To calculate the upper bound on Shmax, we must use the relationship for strike-slip

faulting equation (equation 4.46).

(Shmax – Pp) / (Shmin – Pp) = 3.1 (Equation 4.46)

Shmax = 3.1(Shmin – Pp) + Pp = 19912 psi

In the case of strike-slip faulting, Shmax must be greater than Sv = 12000 psi, but

cannot be greater than 3.1(Shmin - Pp) + Pp, thus 10000 psi ≤ Shmax ≤ 19912 psi.

Case 4: μ = 0.6, Sv = 12000 psi, Shmin = 12000 psi

Since all faulting regimes are possible in this case, we will refer to all equations

on Lecture 6 pg. 29 to determine the constraints on Shmax based on frictional

faulting theory. In addition, since we know the value of Shmin and Shmax cannot be

less Shmin, we know that the lower bound for Shmax must be Shmin = 12000 psi.

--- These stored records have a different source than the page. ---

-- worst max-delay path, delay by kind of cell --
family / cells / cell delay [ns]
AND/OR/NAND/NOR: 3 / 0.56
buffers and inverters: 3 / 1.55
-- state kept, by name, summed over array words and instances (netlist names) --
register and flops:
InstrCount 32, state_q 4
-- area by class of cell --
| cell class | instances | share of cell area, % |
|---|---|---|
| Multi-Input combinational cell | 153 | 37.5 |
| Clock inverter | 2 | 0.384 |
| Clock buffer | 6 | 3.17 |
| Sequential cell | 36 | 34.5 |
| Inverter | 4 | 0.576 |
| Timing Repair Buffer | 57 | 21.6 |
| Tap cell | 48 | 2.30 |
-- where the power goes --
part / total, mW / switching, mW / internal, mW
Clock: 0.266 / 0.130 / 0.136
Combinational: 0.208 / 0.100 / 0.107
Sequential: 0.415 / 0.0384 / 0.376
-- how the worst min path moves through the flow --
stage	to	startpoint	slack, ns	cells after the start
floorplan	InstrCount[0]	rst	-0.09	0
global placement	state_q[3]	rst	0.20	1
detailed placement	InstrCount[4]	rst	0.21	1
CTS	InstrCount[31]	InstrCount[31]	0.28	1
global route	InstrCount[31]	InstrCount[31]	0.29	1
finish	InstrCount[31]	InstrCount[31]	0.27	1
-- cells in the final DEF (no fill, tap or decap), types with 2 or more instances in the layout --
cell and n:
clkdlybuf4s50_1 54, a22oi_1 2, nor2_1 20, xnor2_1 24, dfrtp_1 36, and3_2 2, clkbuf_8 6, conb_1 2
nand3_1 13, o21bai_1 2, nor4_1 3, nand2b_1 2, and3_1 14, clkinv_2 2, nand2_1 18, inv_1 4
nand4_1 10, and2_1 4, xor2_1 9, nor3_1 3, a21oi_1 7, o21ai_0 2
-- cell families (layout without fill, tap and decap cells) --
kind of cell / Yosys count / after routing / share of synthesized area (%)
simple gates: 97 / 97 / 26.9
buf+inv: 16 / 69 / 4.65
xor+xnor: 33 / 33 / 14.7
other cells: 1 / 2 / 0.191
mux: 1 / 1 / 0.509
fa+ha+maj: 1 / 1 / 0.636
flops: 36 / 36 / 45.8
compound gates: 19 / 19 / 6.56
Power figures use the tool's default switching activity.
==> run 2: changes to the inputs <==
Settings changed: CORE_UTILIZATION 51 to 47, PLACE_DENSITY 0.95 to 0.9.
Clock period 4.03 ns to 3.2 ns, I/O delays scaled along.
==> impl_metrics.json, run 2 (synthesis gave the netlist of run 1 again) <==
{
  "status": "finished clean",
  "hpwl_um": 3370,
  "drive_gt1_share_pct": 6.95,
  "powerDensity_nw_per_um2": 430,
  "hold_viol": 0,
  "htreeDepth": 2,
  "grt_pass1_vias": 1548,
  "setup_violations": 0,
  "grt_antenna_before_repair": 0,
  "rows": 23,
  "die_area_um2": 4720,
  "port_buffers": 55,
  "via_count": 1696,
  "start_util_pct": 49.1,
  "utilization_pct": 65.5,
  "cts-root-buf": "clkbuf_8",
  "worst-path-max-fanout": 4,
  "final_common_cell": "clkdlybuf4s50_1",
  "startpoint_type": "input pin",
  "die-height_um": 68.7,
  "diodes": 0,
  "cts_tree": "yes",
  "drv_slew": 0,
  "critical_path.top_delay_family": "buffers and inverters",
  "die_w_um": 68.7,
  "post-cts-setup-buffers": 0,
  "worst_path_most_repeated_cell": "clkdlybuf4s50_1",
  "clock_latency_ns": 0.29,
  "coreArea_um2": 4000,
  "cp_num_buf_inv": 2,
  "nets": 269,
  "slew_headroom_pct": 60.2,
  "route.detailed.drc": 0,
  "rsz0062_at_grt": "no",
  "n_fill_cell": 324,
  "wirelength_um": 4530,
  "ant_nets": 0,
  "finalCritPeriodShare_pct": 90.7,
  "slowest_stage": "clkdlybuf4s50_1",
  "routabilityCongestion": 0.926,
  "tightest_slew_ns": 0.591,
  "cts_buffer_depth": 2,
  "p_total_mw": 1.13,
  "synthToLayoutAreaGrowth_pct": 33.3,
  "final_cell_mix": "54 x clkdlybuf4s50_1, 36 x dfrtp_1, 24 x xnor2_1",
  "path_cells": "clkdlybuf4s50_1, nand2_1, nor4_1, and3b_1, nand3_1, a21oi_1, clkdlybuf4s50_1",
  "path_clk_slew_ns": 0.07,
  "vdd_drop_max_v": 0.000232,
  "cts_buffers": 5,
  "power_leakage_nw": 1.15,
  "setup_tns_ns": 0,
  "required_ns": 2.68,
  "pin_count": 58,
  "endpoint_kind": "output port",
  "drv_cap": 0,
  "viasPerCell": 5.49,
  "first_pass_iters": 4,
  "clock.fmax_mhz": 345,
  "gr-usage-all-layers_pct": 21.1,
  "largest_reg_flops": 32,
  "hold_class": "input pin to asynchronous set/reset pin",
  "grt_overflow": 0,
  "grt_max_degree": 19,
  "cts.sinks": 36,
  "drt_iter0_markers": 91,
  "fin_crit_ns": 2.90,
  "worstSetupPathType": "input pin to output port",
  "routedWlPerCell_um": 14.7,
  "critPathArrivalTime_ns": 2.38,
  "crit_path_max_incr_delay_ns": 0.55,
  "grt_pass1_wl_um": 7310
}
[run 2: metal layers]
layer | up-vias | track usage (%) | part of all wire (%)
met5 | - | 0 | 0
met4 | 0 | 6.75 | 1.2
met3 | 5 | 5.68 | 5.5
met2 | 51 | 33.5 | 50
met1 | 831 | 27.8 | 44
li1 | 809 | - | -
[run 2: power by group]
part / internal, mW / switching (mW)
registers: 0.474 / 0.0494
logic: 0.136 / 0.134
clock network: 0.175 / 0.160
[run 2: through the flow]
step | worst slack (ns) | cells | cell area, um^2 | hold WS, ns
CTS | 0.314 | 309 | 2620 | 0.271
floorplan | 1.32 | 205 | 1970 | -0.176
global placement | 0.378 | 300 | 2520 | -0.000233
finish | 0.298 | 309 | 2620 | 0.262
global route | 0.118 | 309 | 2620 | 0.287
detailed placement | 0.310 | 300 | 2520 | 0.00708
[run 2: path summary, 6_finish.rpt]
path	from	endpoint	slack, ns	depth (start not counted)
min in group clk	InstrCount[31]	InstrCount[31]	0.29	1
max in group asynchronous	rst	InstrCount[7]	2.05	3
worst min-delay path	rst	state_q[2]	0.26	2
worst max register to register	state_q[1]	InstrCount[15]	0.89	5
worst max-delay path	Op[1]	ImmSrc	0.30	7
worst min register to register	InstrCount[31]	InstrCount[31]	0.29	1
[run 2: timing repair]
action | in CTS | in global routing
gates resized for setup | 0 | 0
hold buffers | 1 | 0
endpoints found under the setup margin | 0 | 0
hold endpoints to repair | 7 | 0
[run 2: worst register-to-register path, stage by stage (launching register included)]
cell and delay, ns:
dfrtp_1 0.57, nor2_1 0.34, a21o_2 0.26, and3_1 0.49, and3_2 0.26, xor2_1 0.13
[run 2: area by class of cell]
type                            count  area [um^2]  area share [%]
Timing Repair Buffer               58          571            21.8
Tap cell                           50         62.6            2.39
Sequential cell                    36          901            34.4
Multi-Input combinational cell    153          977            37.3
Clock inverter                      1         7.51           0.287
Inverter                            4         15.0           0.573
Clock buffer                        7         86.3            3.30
<file path="src/rtl/uart_rx_ovs.sv">
// uart_rx_ovs: oversampling UART receiver with a 3-sample majority vote per bit,
// configurable data width, parity and stop bits, and a valid/ready output.
// Optional break detection is enabled with `define UART_RX_BREAK_DETECT_EN.
module uart_rx_ovs #(
    parameter int CLK_FREQ    = 100000000,
    parameter int UART_RATE   = 1000000,
    parameter int DATA_BITS   = 8,
    parameter int PARITY_MODE = 2,
    parameter int STOP_BITS   = 1,
    parameter int OVS         = 16
) (
    input  logic                 clk,
    input  logic                 rst,
    input  logic                 uart_rxd,
    output logic [DATA_BITS-1:0] data_o,
    output logic                 data_valid_o,
    input  logic                 data_ready_i,
    output logic                 parity_error_o,
    output logic                 frame_error_o,
    output logic                 overrun_o,
    output logic                 break_o,
    output logic                 busy_o
);
    localparam int DIV = (CLK_FREQ + UART_RATE * OVS / 2) / (UART_RATE * OVS);
    localparam int DW  = $clog2(DIV + 1);
    localparam int SW  = $clog2(OVS);
    localparam int BW  = 4;

    generate
        if (DIV < 1 || DATA_BITS < 5 || DATA_BITS > 9 || PARITY_MODE < 0 || PARITY_MODE > 2 ||
            STOP_BITS < 1 || STOP_BITS > 2 || OVS < 8 || (OVS % 2) != 0) begin : g_bad_param
            $error("uart_rx_ovs: illegal parameter combination");
        end
    endgenerate

    typedef enum logic [2:0] {IDLE, START, DATA, PARITY, STOP, WAIT_IDLE} state_t;
    state_t state, state_n;

    logic                 sync1, rxd_s, prev;
    logic                 fall;
    logic [DW-1:0]        tick_cnt;
    logic [SW-1:0]        samp_cnt;
    logic                 tick, vote_tick, vote;
    logic                 s_a, s_b;
    logic [BW-1:0]        bit_cnt;
    logic [DATA_BITS-1:0] shreg;
    logic                 par_err, frm_err, all_zero;
    logic                 word_done, brk;

    assign fall      = prev & ~rxd_s;
    assign tick      = (tick_cnt == DW'(DIV - 1));
    assign vote_tick = tick && (samp_cnt == SW'(OVS / 2 + 1));
    assign vote      = (s_a & s_b) | (s_a & rxd_s) | (s_b & rxd_s);
    assign busy_o    = (state != IDLE);

    // Two-stage synchroniser plus previous-sample register for edge detection
    always_ff @(posedge clk) begin
        if (rst) begin
            sync1 <= 1'b1;
            rxd_s <= 1'b1;
            prev  <= 1'b0;
        end else begin
            sync1 <= uart_rxd;
            rxd_s <= sync1;
            prev  <= rxd_s;
        end
    end

    // Tick divider and per-bit sample counter, realigned on each start edge
    always_ff @(posedge clk) begin
        if (rst || (state == IDLE && fall)) begin
            tick_cnt <= '0;
            samp_cnt <= '0;
        end else begin
            tick_cnt <= tick ? '0 : tick_cnt + 1'b1;
            if (tick)
                samp_cnt <= (samp_cnt == SW'(OVS - 1)) ? '0 : samp_cnt + 1'b1;
        end
    end

    // Capture the two samples preceding the vote sample
    always_ff @(posedge clk) begin
        if (rst) begin
            s_a <= 1'b1;
            s_b <= 1'b1;
        end else if (tick) begin
            if (samp_cnt == SW'(OVS / 2 - 1)) s_a <= rxd_s;
            if (samp_cnt == SW'(OVS / 2))     s_b <= rxd_s;
        end
    end

`ifdef UART_RX_BREAK_DETECT_EN
    logic [SW-1:0] hi_cnt;

    // Count consecutive high ticks while waiting for the line to recover from a break
    always_ff @(posedge clk) begin
        if (rst || state != WAIT_IDLE) hi_cnt <= '0;
        else if (tick)                 hi_cnt <= rxd_s ? hi_cnt + 1'b1 : '0;
    end
`endif

    // State register
    always_ff @(posedge clk) begin
        if (rst) state <= IDLE;
        else     state <= state_n;
    end

    // Next-state logic and word-completion strobes
    always_comb begin
        state_n   = state;
        word_done = 1'b0;
        brk       = 1'b0;
        case (state)
            IDLE:   if (fall) state_n = START;
            START:  if (vote_tick) state_n = vote ? IDLE : DATA;
            DATA:   if (vote_tick && bit_cnt == BW'(DATA_BITS - 1))
                        state_n = (PARITY_MODE != 0) ? PARITY : STOP;
            PARITY: if (vote_tick) state_n = STOP;
            STOP:   if (vote_tick && bit_cnt == BW'(STOP_BITS - 1)) begin
`ifdef UART_RX_BREAK_DETECT_EN
                        if (all_zero && !vote) begin
                            brk     = 1'b1;
                            state_n = WAIT_IDLE;
                        end else begin
                            word_done = 1'b1;
                            state_n   = IDLE;
                        end
`else
                        word_done = 1'b1;
                        state_n   = IDLE;
`endif
                    end
`ifdef UART_RX_BREAK_DETECT_EN
            WAIT_IDLE: if (tick && rxd_s && hi_cnt == SW'(OVS - 1)) state_n = IDLE;
`endif
            default: state_n = IDLE;
        endcase
    end

    // Frame datapath: shift register, bit counter and error accumulation
    always_ff @(posedge clk) begin
        if (rst) begin
            shreg    <= '0;
            bit_cnt  <= '0;
            par_err  <= 1'b0;
            frm_err  <= 1'b0;
            all_zero <= 1'b0;
        end else if (vote_tick) begin
            case (state)
                START: begin
                    bit_cnt  <= '0;
                    par_err  <= 1'b0;
                    frm_err  <= 1'b0;
                    all_zero <= 1'b1;
                end
                DATA: begin
                    shreg    <= {vote, shreg[DATA_BITS-1:1]};
                    bit_cnt  <= (bit_cnt == BW'(DATA_BITS - 1)) ? '0 : bit_cnt + 1'b1;
                    all_zero <= all_zero & ~vote;
                end
                PARITY: begin
                    par_err  <= vote ^ (^shreg) ^ (PARITY_MODE == 1);
                    all_zero <= all_zero & ~vote;
                end
                STOP: begin
                    bit_cnt  <= (bit_cnt == BW'(STOP_BITS - 1)) ? '0 : bit_cnt + 1'b1;
                    frm_err  <= frm_err | ~vote;
                    all_zero <= all_zero & ~vote;
                end
                default: ;
            endcase
        end
    end

    // Holding register with valid/ready handshake and overrun reporting
    always_ff @(posedge clk) begin
        if (rst) begin
            data_o         <= '0;
            data_valid_o   <= 1'b0;
            parity_error_o <= 1'b0;
            frame_error_o  <= 1'b0;
            overrun_o      <= 1'b0;
        end else begin
            overrun_o <= 1'b0;
            if (word_done) begin
                if (!data_valid_o || data_ready_i) begin
                    data_o         <= shreg;
                    parity_error_o <= par_err;
                    frame_error_o  <= frm_err | ~vote;
                    data_valid_o   <= 1'b1;
                end else begin
                    overrun_o <= 1'b1;
                end
            end else if (data_valid_o && data_ready_i) begin
                data_valid_o <= 1'b0;
            end
        end
    end

`ifdef UART_RX_BREAK_DETECT_EN
    // One-cycle break pulse
    always_ff @(posedge clk) begin
        if (rst) break_o <= 1'b0;
        else     break_o <= brk;
    end
`else
    assign break_o = brk;
`endif

endmodule
</file>
==> src/flat_wrapper.sv <==
// flat-port wrapper written by rule: the top's interface ports become plain ports
module mem_access_flat import mem_pkg::*;
#(
    parameter int unsigned TIMEOUT_CYCLES = 15
)
  (clk, rst_n, MEM_bpc, MEM_alu_out, MEM_rd2, MEM_ctlwb, MEM_ctlm, MEM_alu_zero, MEM_rd, stall, pcsrc, pc_target, WB_rdata, WB_alu_out, WB_rd, WB_ctlwb, WB_bus_err, WB_align_err, dmem_req, dmem_we, dmem_addr, dmem_wdata, dmem_rdata, dmem_ack);
  mem_access_if dmem_i ();
  input  logic clk;
  input  logic rst_n;
  input  logic [XLEN-1:0] MEM_bpc;
  input  logic [XLEN-1:0] MEM_alu_out;
  input  logic [XLEN-1:0] MEM_rd2;
  input  logic [1:0] MEM_ctlwb;
  input  logic [2:0] MEM_ctlm;
  input  logic MEM_alu_zero;
  input  logic [REG_AW-1:0] MEM_rd;
  output logic stall;
  output logic pcsrc;
  output logic [XLEN-1:0] pc_target;
  output logic [XLEN-1:0] WB_rdata;
  output logic [XLEN-1:0] WB_alu_out;
  output logic [REG_AW-1:0] WB_rd;
  output logic [1:0] WB_ctlwb;
  output logic WB_bus_err;
  output logic WB_align_err;
  output wire logic [$bits(dmem_i.req)-1:0] dmem_req;
  output wire logic [$bits(dmem_i.we)-1:0] dmem_we;
  output wire logic [$bits(dmem_i.addr)-1:0] dmem_addr;
  output wire logic [$bits(dmem_i.wdata)-1:0] dmem_wdata;
  input wire logic [$bits(dmem_i.rdata)-1:0] dmem_rdata;
  input wire logic [$bits(dmem_i.ack)-1:0] dmem_ack;
  assign dmem_req = dmem_i.req;
  assign dmem_we = dmem_i.we;
  assign dmem_addr = dmem_i.addr;
  assign dmem_wdata = dmem_i.wdata;
  assign dmem_i.rdata = dmem_rdata;
  assign dmem_i.ack = dmem_ack;
  mem_access #(.TIMEOUT_CYCLES(TIMEOUT_CYCLES)) u_core (.clk(clk), .rst_n(rst_n), .MEM_bpc(MEM_bpc), .MEM_alu_out(MEM_alu_out), .MEM_rd2(MEM_rd2), .MEM_ctlwb(MEM_ctlwb), .MEM_ctlm(MEM_ctlm), .MEM_alu_zero(MEM_alu_zero), .MEM_rd(MEM_rd), .dmem(dmem_i), .stall(stall), .pcsrc(pcsrc), .pc_target(pc_target), .WB_rdata(WB_rdata), .WB_alu_out(WB_alu_out), .WB_rd(WB_rd), .WB_ctlwb(WB_ctlwb), .WB_bus_err(WB_bus_err), .WB_align_err(WB_align_err));
endmodule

In this case, since reverse faulting is possible and is the most compressive stress

regime, we must use the relationship for reverse faulting to calculate the upper

bound of Shmax.

(Shmax – Pp) / (Sv – Pp) = 3.1 (Equation 4.47)

Shmax = 3.1(Sv – Pp) + Pp = 26112 psi

In the case of reverse faulting, Shmax must be greater than Sv = Shmin = 12000 psi,

but cannot be greater than 3.1(Sv - Pp) + Pp, thus 12000 psi ≤ Shmax ≤ 26112 psi.